In this practical book, four Cloudera data scientists present a set of self-contained patterns for performing large-scale data analysis with Spark. The authors bring Spark, statistical methods, and real-world data sets together to teach you how to approach analytics problems by example. You’ll start with an introduction to Spark and its ecosystem, and then dive into patterns that apply common techniques—classification, collaborative filtering, and anomaly detection among others—to fields such as genomics, security, and finance. If you have an entry-level understanding of machine learning and statistics, and you program in Java, Python, or Scala, you’ll find these patterns useful for working on your own data applications.
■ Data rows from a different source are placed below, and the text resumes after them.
[config.mk]
export PLATFORM = sky130hd
export DESIGN_NAME = windowed_presence_alarm
export DESIGN_NICKNAME = d
export VERILOG_FILES = /design/src/hdl/wpa_pkg.sv /design/src/hdl/wpa_ctrl.sv /design/src/hdl/wpa_dp.sv /design/src/hdl/windowed_presence_alarm.sv
export SDC_FILE = /design/constraint.sdc
export NUM_CORES = 2
export LEC_CHECK = 0
export ABC_CLOCK_PERIOD_IN_PS = 26800
export BUFFER_PORTS_ARGS = -buffer_cell sky130_fd_sc_hd__buf_2
export CORE_MARGIN = 2
export CORE_UTILIZATION = 50
export CTS_CLUSTER_DIAMETER = 200
export CTS_CLUSTER_SIZE = 24
export DETAILED_ROUTE_END_ITERATION = 8
export PLACE_DENSITY = 0.66
export SLEW_MARGIN = 5
export SYNTH_ARGS = -nofsm -noshare
export SYNTH_HDL_FRONTEND = slang
export SYNTH_SLANG_ARGS = --single-unit
[constraint.sdc]
create_clock -name clk -period 26.8 [get_ports clk]
set_input_delay 1.34 -clock clk [delete_from_list [all_inputs] [get_ports clk]]
set_output_delay 1.34 -clock clk [all_outputs]
set_load 0.03 [all_outputs]
[src/hdl/wpa_pkg.sv]
// wpa_pkg: shared types and constants for the windowed presence alarm
// used by wpa_ctrl, wpa_dp and windowed_presence_alarm; depends on nothing

package wpa_pkg;

	// widths fixed by the item format
	localparam int TS_W      = 32;
	localparam int CFG_W     = 32;
	localparam int CFG_IDX_W = 2;

	// default depth of the closed span ring
	localparam int MAX_SPANS_DEF = 16;

	// configuration register indexes
	localparam logic [CFG_IDX_W-1:0] REG_THRESHOLD = 2'd0;
	localparam logic [CFG_IDX_W-1:0] REG_WINDOW    = 2'd1;
	localparam logic [CFG_IDX_W-1:0] REG_COOLDOWN  = 2'd2;

	// configuration reset values
	localparam logic [CFG_W-1:0] THRESHOLD_RST = 32'd60;
	localparam logic [CFG_W-1:0] WINDOW_RST    = 32'd300;
	localparam logic [CFG_W-1:0] COOLDOWN_RST  = 32'd10;

	// one closed span as held in the ring
	typedef struct packed {
		logic [TS_W-1:0] hi;
		logic [TS_W-1:0] lo;
	} span_t;

	// controller to datapath commands
	typedef struct packed {
		logic capture;   // take the input item
		logic pre;       // streak, open span, push and quiet bookkeeping
		logic rd;        // issue one ring read of the window walk
		logic open;      // add open span, clip it, commit kept count
		logic latch;     // compare total against threshold
		logic done;      // clear check and load the result register
	} wpa_cmd_t;

	// datapath to controller status
	typedef struct packed {
		logic rd_left;   // ring entries still to be read
		logic pipe_busy; // walk pipeline still holds entries
		logic out_free;  // result register can take a new result
	} wpa_sts_t;

endpackage

[src/hdl/wpa_ctrl.sv]
// wpa_ctrl: sequencing state machine for one sample
// depends on wpa_pkg for the command and status structs

module wpa_ctrl (
	input  logic              clk,
	input  logic              arst_n,
	input  logic              in_valid,
	input  wpa_pkg::wpa_sts_t sts,
	output logic              in_ready,
	output wpa_pkg::wpa_cmd_t cmd
);
	import wpa_pkg::*;

	typedef enum logic [2:0] {
		ST_IDLE,
		ST_PRE,
		ST_SCAN,
		ST_OPEN,
		ST_LATCH,
		ST_DONE
	} state_t;

	state_t state_q;

	// command decode
	always_comb begin
		cmd         = '0;
		in_ready    = (state_q == ST_IDLE);
		cmd.capture = (state_q == ST_IDLE) && in_valid;
		cmd.pre     = (state_q == ST_PRE);
		cmd.rd      = (state_q == ST_SCAN) && sts.rd_left;
		cmd.open    = (state_q == ST_OPEN);
		cmd.latch   = (state_q == ST_LATCH);
		cmd.done    = (state_q == ST_DONE) && sts.out_free;
	end

	// state register
	always_ff @(posedge clk or negedge arst_n) begin
		if (!arst_n) begin
			state_q <= ST_IDLE;
		end else begin
			unique case (state_q)
				ST_IDLE: begin
					if (in_valid) state_q <= ST_PRE;
				end
				ST_PRE: begin
					state_q <= ST_SCAN;
				end
				ST_SCAN: begin
					if (!sts.rd_left && !sts.pipe_busy) state_q <= ST_OPEN;
				end
				ST_OPEN: begin
					state_q <= ST_LATCH;
				end
				ST_LATCH: begin
					state_q <= ST_DONE;
				end
				ST_DONE: begin
					if (sts.out_free) state_q <= ST_IDLE;
				end
				default: begin
					state_q <= ST_IDLE;
				end
			endcase
		end
	end

endmodule

[src/hdl/wpa_dp.sv]
// wpa_dp: datapath with config registers, span ring memory, window walk,
// alarm latch and result register; depends on wpa_pkg

module wpa_dp #(
	parameter int MAX_SPANS = wpa_pkg::MAX_SPANS_DEF
) (
	input  logic                          clk,
	input  logic                          arst_n,
	input  wpa_pkg::wpa_cmd_t             cmd,
	output wpa_pkg::wpa_sts_t             sts,
	input  logic [wpa_pkg::TS_W-1:0]      timestamp,
	input  logic                          visible,
	input  logic                          cfg_we,
	input  logic [wpa_pkg::CFG_IDX_W-1:0] cfg_index,
	input  logic [wpa_pkg::CFG_W-1:0]     cfg_data,
	output logic                          out_valid,
	input  logic                          out_ready,
	output logic [wpa_pkg::TS_W-1:0]      windowed_total,
	output logic                          latched,
	output logic                          active
);
	import wpa_pkg::*;

	localparam int IDX_W = (MAX_SPANS > 1) ? $clog2(MAX_SPANS) : 1;
	localparam int CNT_W = $clog2(MAX_SPANS + 1);
	localparam int PW    = CNT_W + 1;
	localparam int SW    = TS_W + 2;     // signed time differences
	localparam int DW    = TS_W + 1;     // one span contribution
	localparam int ACC_W = SW + CNT_W;   // sum of all contributions

	// configuration registers
	logic [CFG_W-1:0] thr_q, win_q, cool_q;

	always_ff @(posedge clk or negedge arst_n) begin
		if (!arst_n) begin
			thr_q  <= THRESHOLD_RST;
			win_q  <= WINDOW_RST;
			cool_q <= COOLDOWN_RST;
		end else if (cfg_we) begin
			unique case (cfg_index)
				REG_THRESHOLD: thr_q  <= cfg_data;
				REG_WINDOW:    win_q  <= cfg_data;
				REG_COOLDOWN:  cool_q <= cfg_data;
				default: ;
			endcase
		end
	end

	// captured sample
	logic [TS_W-1:0] ts_q;
	logic            vis_q;

	always_ff @(posedge clk) begin
		if (cmd.capture) begin
			ts_q  <= timestamp;
			vis_q <= visible;
		end
	end

	// tracker state
	logic [CNT_W-1:0] cnt_q;
	logic [IDX_W-1:0] head_q;
	logic             open_q;
	logic [TS_W-1:0]  ob_q;
	logic [TS_W-1:0]  quiet_q;
	logic             latch_q;
	logic [TS_W-1:0]  streak_q;
	logic             sus_q;

	// walk state
	logic [CNT_W-1:0] rd_cnt_q;
	logic [CNT_W-1:0] kept_q;
	logic [IDX_W-1:0] rd_ptr_q;
	logic [IDX_W-1:0] wr_ptr_q;
	logic [ACC_W-1:0] acc_q;

	// ring memory
	span_t mem_q [MAX_SPANS];
	span_t rd_data_s1;
	logic  rd_vld_s1;

	// window cutoff, signed
	logic signed [SW-1:0] now_s, cutoff;
	logic                 win_on;

	assign now_s  = $signed({2'b00, ts_q});
	assign cutoff = now_s - $signed({2'b00, win_q});
	assign win_on = (win_q != '0);

	// bookkeeping for the new sample
	logic [TS_W-1:0]  streak_nx;
	logic             sus_nx;
	logic             push_en;
	logic             open_nx;
	logic [TS_W-1:0]  ob_nx;
	logic [TS_W-1:0]  quiet_pre;
	logic             ring_full;
	logic [PW-1:0]    psum, pidx;
	logic [IDX_W-1:0] push_idx, head_nx;
	logic [CNT_W-1:0] cnt_nx;

	always_comb begin
		streak_nx = vis_q ? ((streak_q == '0) ? ts_q : streak_q) : '0;
		sus_nx    = vis_q && (streak_nx != '0) && (ts_q > streak_nx);
		push_en   = 1'b0;
		open_nx   = open_q;
		ob_nx     = ob_q;
		quiet_pre = quiet_q;
		if (open_q && !vis_q) begin
			push_en = (ts_q > ob_q);
			open_nx = 1'b0;
			ob_nx   = '0;
		end else if (!open_q && vis_q) begin
			open_nx = 1'b1;
			ob_nx   = ts_q;
			if (sus_nx) quiet_pre = '0;
		end else if (open_q && vis_q && sus_nx) begin
			quiet_pre = '0;
		end
		if (!vis_q && latch_q && quiet_pre == '0) quiet_pre = ts_q;
	end

	// push slot: overwrite oldest when full, else append after the last
	always_comb begin
		ring_full = (cnt_q == CNT_W'(MAX_SPANS));
		psum      = PW'(head_q) + PW'(cnt_q);
		pidx      = (psum >= PW'(MAX_SPANS)) ? (psum - PW'(MAX_SPANS)) : psum;
		head_nx   = head_q;
		cnt_nx    = cnt_q;
		if (ring_full) begin
			push_idx = head_q;
			if (push_en) begin
				head_nx = (head_q == IDX_W'(MAX_SPANS - 1)) ? '0 : head_q + 1'b1;
			end
		end else begin
			push_idx = pidx[IDX_W-1:0];
			if (push_en) cnt_nx = cnt_q + 1'b1;
		end
	end

	// per entry clip and contribution, from the read stage
	logic signed [SW-1:0] e_lo, e_hi, e_a, e_diff;
	logic                 e_keep;
	logic [DW-1:0]        e_contrib;

	always_comb begin
		e_lo      = $signed({2'b00, rd_data_s1.lo});
		e_hi      = $signed({2'b00, rd_data_s1.hi});
		e_a       = (e_lo > cutoff) ? e_lo : cutoff;
		e_diff    = e_hi - e_a;
		e_contrib = (e_hi > e_a) ? e_diff[DW-1:0] : '0;
		e_keep    = win_on && (e_hi > cutoff);
	end

	// second walk stage
	logic          vld_s2, keep_s2;
	logic [DW-1:0] contrib_s2;
	span_t         span_s2;

	always_ff @(posedge clk or negedge arst_n) begin
		if (!arst_n) begin
			vld_s2    <= 1'b0;
			rd_vld_s1 <= 1'b0;
		end else begin
			vld_s2    <= rd_vld_s1;
			rd_vld_s1 <= cmd.rd;
		end
	end

	always_ff @(posedge clk) begin
		keep_s2    <= e_keep;
		contrib_s2 <= e_contrib;
		span_s2.hi <= rd_data_s1.hi;
		span_s2.lo <= e_a[TS_W-1:0];
	end

	// memory write port: push or compaction, never both
	logic             mem_we;
	logic [IDX_W-1:0] mem_wa;
	span_t            mem_wd;

	always_comb begin
		mem_we = 1'b0;
		mem_wa = wr_ptr_q;
		mem_wd = span_s2;
		if (cmd.pre) begin
			mem_we    = push_en;
			mem_wa    = push_idx;
			mem_wd.lo = ob_q;
			mem_wd.hi = ts_q;
		end else if (vld_s2 && keep_s2) begin
			mem_we = 1'b1;
		end
	end

	always_ff @(posedge clk) begin
		if (mem_we) mem_q[mem_wa] <= mem_wd;
	end

	always_ff @(posedge clk) begin
		if (cmd.rd) rd_data_s1 <= mem_q[rd_ptr_q];
	end

	// open span contribution
	logic signed [SW-1:0] ob_s, o_a, o_diff;
	logic [DW-1:0]        o_contrib;

	always_comb begin
		ob_s      = $signed({2'b00, ob_q});
		o_a       = (ob_s > cutoff) ? ob_s : cutoff;
		o_diff    = now_s - o_a;
		o_contrib = (open_q && now_s > o_a) ? o_diff[DW-1:0] : '0;
	end

	// cooldown compare
	logic signed [SW-1:0] q_diff;
	logic                 q_ge, q_clear, latch_out, act_out, above;
	logic [TS_W-1:0]      total_sat;

	always_comb begin
		q_diff    = now_s - $signed({2'b00, quiet_q});
		q_ge      = (q_diff >= $signed({2'b00, cool_q}));
		q_clear   = latch_q && !vis_q && (quiet_q != '0) && q_ge;
		latch_out = latch_q && !q_clear;
		act_out   = latch_out && ((quiet_q == '0) || !q_ge);
		above     = (acc_q > {{(ACC_W-CFG_W){1'b0}}, thr_q});
		total_sat = (|acc_q[ACC_W-1:TS_W]) ? '1 : acc_q[TS_W-1:0];
	end

	// tracker and walk registers
	always_ff @(posedge clk or negedge arst_n) begin
		if (!arst_n) begin
			cnt_q    <= '0;
			head_q   <= '0;
			open_q   <= 1'b0;
			ob_q     <= '0;
			quiet_q  <= '0;
			latch_q  <= 1'b0;
			streak_q <= '0;
			sus_q    <= 1'b0;
			rd_cnt_q <= '0;
			kept_q   <= '0;
			rd_ptr_q <= '0;
			wr_ptr_q <= '0;
			acc_q    <= '0;
		end else begin
			if (cmd.pre) begin
				streak_q <= streak_nx;
				sus_q    <= sus_nx;
				open_q   <= open_nx;
				ob_q     <= ob_nx;
				quiet_q  <= quiet_pre;
				head_q   <= head_nx;
				cnt_q    <= cnt_nx;
				rd_cnt_q <= '0;
				kept_q   <= '0;
				rd_ptr_q <= head_nx;
				wr_ptr_q <= head_nx;
				acc_q    <= '0;
			end
			if (cmd.rd) begin
				rd_cnt_q <= rd_cnt_q + 1'b1;
				rd_ptr_q <= (rd_ptr_q == IDX_W'(MAX_SPANS - 1)) ? '0 : rd_ptr_q + 1'b1;
			end
			if (vld_s2) begin
				acc_q <= acc_q + {{(ACC_W-DW){1'b0}}, contrib_s2};
				if (keep_s2) begin
					kept_q   <= kept_q + 1'b1;
					wr_ptr_q <= (wr_ptr_q == IDX_W'(MAX_SPANS - 1)) ? '0 : wr_ptr_q + 1'b1;
				end
			end
			if (cmd.open) begin
				acc_q <= acc_q + {{(ACC_W-DW){1'b0}}, o_contrib};
				if (win_on) begin
					cnt_q <= kept_q;
					if (open_q && ob_s < cutoff) ob_q <= cutoff[TS_W-1:0];
				end
			end
			if (cmd.latch && above) begin
				latch_q <= 1'b1;
				if (sus_q) quiet_q <= '0;
				else if (!vis_q && quiet_q == '0) quiet_q <= ts_q;
			end
			if (cmd.done && q_clear) begin
				latch_q <= 1'b0;
				quiet_q <= '0;
			end
		end
	end

	// result register
	logic            out_valid_q;
	logic [TS_W-1:0] total_q;
	logic            latched_q, active_q;

	always_ff @(posedge clk or negedge arst_n) begin
		if (!arst_n) begin
			out_valid_q <= 1'b0;
		end else if (cmd.done) begin
			out_valid_q <= 1'b1;
		end else if (out_ready) begin
			out_valid_q <= 1'b0;
		end
	end

	always_ff @(posedge clk) begin
		if (cmd.done) begin
			total_q   <= total_sat;
			latched_q <= latch_out;
			active_q  <= act_out;
		end
	end

	assign out_valid      = out_valid_q;
	assign windowed_total = total_q;
	assign latched        = latched_q;
	assign active         = active_q;

	// status to controller
	assign sts.rd_left   = (rd_cnt_q != cnt_q);
	assign sts.pipe_busy = rd_vld_s1 | vld_s2;
	assign sts.out_free  = !out_valid_q || out_ready;

endmodule

[src/hdl/windowed_presence_alarm.sv]
// windowed_presence_alarm: top level, controller plus datapath
// depends on wpa_pkg, wpa_ctrl and wpa_dp
//
//   channel  | handshake            | payload
//   ---------+----------------------+--------------------------------------
//   in       | in_valid / in_ready  | timestamp, visible
//   out      | out_valid / out_ready| windowed_total, latched, active
//   cfg      | cfg_we               | cfg_index, cfg_data
//
// one sample passes from its transfer through the bookkeeping step, the walk
// over the n closed spans held (at most MAX_SPANS), the open span step and the
// threshold compare to the load of its result; the walk reads the span memory,
// which has one write port and one read port, one entry per cycle.
// a result waits in its own register, so the next sample transfers while it
// is held; a sample that finishes before that result leaves stalls there.
// reset needs no clearing pass: the span memory is read only below its count.

module windowed_presence_alarm #(
	parameter int MAX_SPANS = wpa_pkg::MAX_SPANS_DEF
) (
	input  logic                          clk,
	input  logic                          arst_n,
	input  logic                          in_valid,
	output logic                          in_ready,
	input  logic [wpa_pkg::TS_W-1:0]      timestamp,
	input  logic                          visible,
	output logic                          out_valid,
	input  logic                          out_ready,
	output logic [wpa_pkg::TS_W-1:0]      windowed_total,
	output logic                          latched,
	output logic                          active,
	input  logic                          cfg_we,
	input  logic [wpa_pkg::CFG_IDX_W-1:0] cfg_index,
	input  logic [wpa_pkg::CFG_W-1:0]     cfg_data
);
	import wpa_pkg::*;

	wpa_cmd_t cmd;
	wpa_sts_t sts;

	// sequencer
	wpa_ctrl u_ctrl (
		.clk      (clk),
		.arst_n   (arst_n),
		.in_valid (in_valid),
		.sts      (sts),
		.in_ready (in_ready),
		.cmd      (cmd)
	);

	// datapath
	wpa_dp #(
		.MAX_SPANS (MAX_SPANS)
	) u_dp (
		.clk            (clk),
		.arst_n         (arst_n),
		.cmd            (cmd),
		.sts            (sts),
		.timestamp      (timestamp),
		.visible        (visible),
		.cfg_we         (cfg_we),
		.cfg_index      (cfg_index),
		.cfg_data       (cfg_data),
		.out_valid      (out_valid),
		.out_ready      (out_ready),
		.windowed_total (windowed_total),
		.latched        (latched),
		.active         (active)
	);

endmodule

## Word level (Yosys, flattened, before mapping)

Memories as Yosys holds them, arrays and structs flattened. A register that Yosys moved wholly into a read port is not among the register bits.
Index checks and enable logic that the tools add are counted.

- Register bits: 432
- Bits in latches: 0
- Memory bits (writable): 1,024
- Bits in read-only memories: 0
- Logic and storage cells: 185
- Memories: 1

- Add/subtract/negate cells: 14
- $mul: 0
- Div/mod/pow operators: 0
- $lt $le $gt $ge: 11
- Equality and inequality tests: 15
- Shifts and indexed selects: 0
- Mux-type cells: 63
- Bitwise logic cells: 1
- Reduce and logical (&&, ||, !) cells: 51

Memories:

| name | depth | width | read ports | clocked after memory_dff | write ports | line | source |
|---|---|---|---|---|---|---|---|
| u_dp.mem_q | 16 | 64 | 1 | 1 | 1 | wpa_dp.sv:78 | `span_t mem_q [MAX_SPANS];` |

Operators with widths:

| kind | number |
|---|---|
| 32-bit two-way mux | 18 |
| 33-bit by 34-bit greater-than comparator with 1-bit output | 5 |
| 39-bit two-way mux | 3 |
| 32-bit zero test | 3 |
| 32-bit nonzero test | 3 |
| 39-bit by 33-bit adder with 39-bit output | 2 |
| 34-bit two-way mux | 2 |
| 32-bit by 32-bit subtractor with 33-bit output | 2 |
| 33-bit subtractor | 2 |
| 32-bit greater-than comparator | 2 |
| 64-bit two-way mux | 1 |
| 4-bit two-way mux | 13 |
| 5-bit two-way mux | 10 |
| 39-bit by 32-bit greater-than comparator with 1-bit output | 1 |
| 34-bit by 33-bit greater-or-equal comparator with 1-bit output | 1 |
| 33-bit by 34-bit less-than comparator with 1-bit output | 1 |
| 33-bit two-way mux | 1 |
| 1-bit logical AND | 23 |
| 3-bit one-hot mux with 6 select lines | 1 |
| 5-bit by 1-bit adder with 5-bit output, second input constant | 3 |
| 4-bit by 1-bit adder with 4-bit output, second input constant | 3 |
| 4-bit == test, second input constant | 3 |
| 1-bit two-way mux | 11 |
| 3-bit two-way mux | 3 |
| 22 further kinds | 38 |

## Longest topological paths before layout

- Word-level depth: 18
- Gate-level depth with buffers: 53
- Gate-level depth less buffers: 51

## Hierarchy

From an unflattened synthesis, not the netlist that was laid out.

- Cells, all modules: 5,682
- Area, all modules: 74,656.6 um^2

Modules (own cells, without submodules):

| module | times used | cells each | area an instance (um^2) |
|---|---|---|---|
| wpa_dp | 1 | 5,658 | 74,453.9 |
| wpa_ctrl | 1 | 24 | 202.7 |

## Worst setup path before layout

No wires, ideal clock.

- Path type: reg2reg
- Start point: register u_dp.ts_q[1]
- End point: register u_dp.acc_q[18]
- Setup time: 126 ps
- Arrival time: 10,538 ps
- Data required time: 26,674 ps
- Setup slack: 16,136 ps
- Stages on the path, launching flop included: 51
- Path buffers: 4
- Period minus slack after synthesis: 10,664 ps
- Cells stage by stage: edfxtp_1 ha_1 nor2b_1 o31a_1 o41a_1 a21o_1 a221oi_2 o221ai_1 a21o_1 a21oi_1 xnor2_1 inv_1 ha_1 a21o_1 a21o_1 a21oi_1 nor2b_1 o21ai_0 [15 not listed] a21oi_1 o21ai_0 a21oi_1 a21o_1 buf_2 nor2_1 ha_1 fa_1 a211oi_1 o21ai_0 a211o_1 a31o_2 a21oi_1 o21bai_1 a21oi_1 o21a_1 xnor2_1 a221o_1

- Word-level cells in the longest chain between the ends: 8
- Elaborated cells between the ends (all ways): 9
- Those cells by class: 3 x add/sub; 2 x order compare; 3 x mux; 1 x reduce/logical

RTL lines:

| element | line | source |
|---|---|---|
| from (decl) | wpa_dp.sv:50 | `logic [TS_W-1:0] ts_q;` |
| from (signal assigned) | wpa_dp.sv:55 | `ts_q <= timestamp;` |
| 32-bit by 32-bit subtractor with 33-bit output | wpa_dp.sv:87 | `assign cutoff = now_s - $signed({2'b00, win_q});` |
| 33-bit by 34-bit greater-than comparator with 1-bit output | wpa_dp.sv:210 | `o_a = (ob_s > cutoff) ? ob_s : cutoff;` |
| 34-bit two-way mux | wpa_dp.sv:210 |  |
| 33-bit by 34-bit greater-than comparator with 1-bit output | wpa_dp.sv:212 | `o_contrib = (open_q && now_s > o_a) ? o_diff[DW-1:0] : '0;` |
| 1-bit logical AND | wpa_dp.sv:212 |  |
| 33-bit two-way mux * | wpa_dp.sv:212 |  |
| 39-bit by 33-bit adder with 39-bit output * | wpa_dp.sv:273 | `acc_q <= acc_q + {{(ACC_W-DW){1'b0}}, o_contrib};` |
| 39-bit two-way mux * | wpa_dp.sv:272 | `if (cmd.open) begin` |
| to (signal assigned) | wpa_dp.sv:266 | `acc_q <= acc_q + {{(ACC_W-DW){1'b0}}, contrib_s2};` |
| to (signal assigned) | wpa_dp.sv:273 |  |
| to (decl) | wpa_dp.sv:75 | `logic [ACC_W-1:0] acc_q;` |

Mark *: on every way between the ends. The rest lies on a longest branch, timed or not.
A chain may end at the register's enable or synchronous reset.

## Worst setup path in the final report

Ends and elaborated chain as after synthesis.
Patterns include: Recommending music and the Audioscrobbler data set Predicting forest cover with decision trees Anomaly detection in network traffic with K-means clustering Understanding Wikipedia with Latent Semantic Analysis Analyzing co-occurrence networks with GraphX Geospatial and temporal data analysis on the New York City Taxi Trips data Estimating financial risk through Monte Carlo simulation Analyzing genomics data and the BDG project Analyzing neuroimaging data with PySpark and Thunder

Learning PySpark

Learning PySpark
Author: Tomasz Drabas,Denny Lee
Publsiher: Packt Publishing Ltd
Total Pages: 273
Release: 2017-02-27
Genre: Computers
ISBN: 9781786466259

Download Learning PySpark Book in PDF, Epub and Kindle

Build data-intensive applications locally and deploy at scale using the combined powers of Python and Spark 2.0 About This Book Learn why and how you can efficiently use Python to process data and build machine learning models in Apache Spark 2.0 Develop and deploy efficient, scalable real-time Spark solutions Take your understanding of using Spark with Python to the next level with this jump start guide Who This Book Is For If you are a Python developer who wants to learn about the Apache Spark 2.0 ecosystem, this book is for you. A firm understanding of Python is expected to get the best out of the book. Familiarity with Spark would be useful, but is not mandatory. What You Will Learn Learn about Apache Spark and the Spark 2.0 architecture Build and interact with Spark DataFrames using Spark SQL Learn how to solve graph and deep learning problems using GraphFrames and TensorFrames respectively Read, transform, and understand data and use it to train machine learning models Build machine learning models with MLlib and ML Learn how to submit your applications programmatically using spark-submit Deploy locally built applications to a cluster In Detail Apache Spark is an open source framework for efficient cluster computing with a strong interface for data parallelism and fault tolerance. This book will show you how to leverage the power of Python and put it to use in the Spark ecosystem. You will start by getting a firm understanding of the Spark 2.0 architecture and how to set up a Python environment for Spark. You will get familiar with the modules available in PySpark. You will learn how to abstract data with RDDs and DataFrames and understand the streaming capabilities of PySpark. Also, you will get a thorough overview of machine learning capabilities of PySpark using ML and MLlib, graph processing using GraphFrames, and polyglot persistence using Blaze. Finally, you will learn how to deploy your applications to the cloud using the spark-submit command. By the end of this book, you will have established a firm understanding of the Spark Python API and how it can be used to build data-intensive applications. Style and approach This book takes a very comprehensive, step-by-step approach so you understand how the Spark ecosystem can be used with Python to develop efficient, scalable solutions. Every chapter is standalone and written in a very easy-to-understand manner, with a focus on both the hows and the whys of each concept.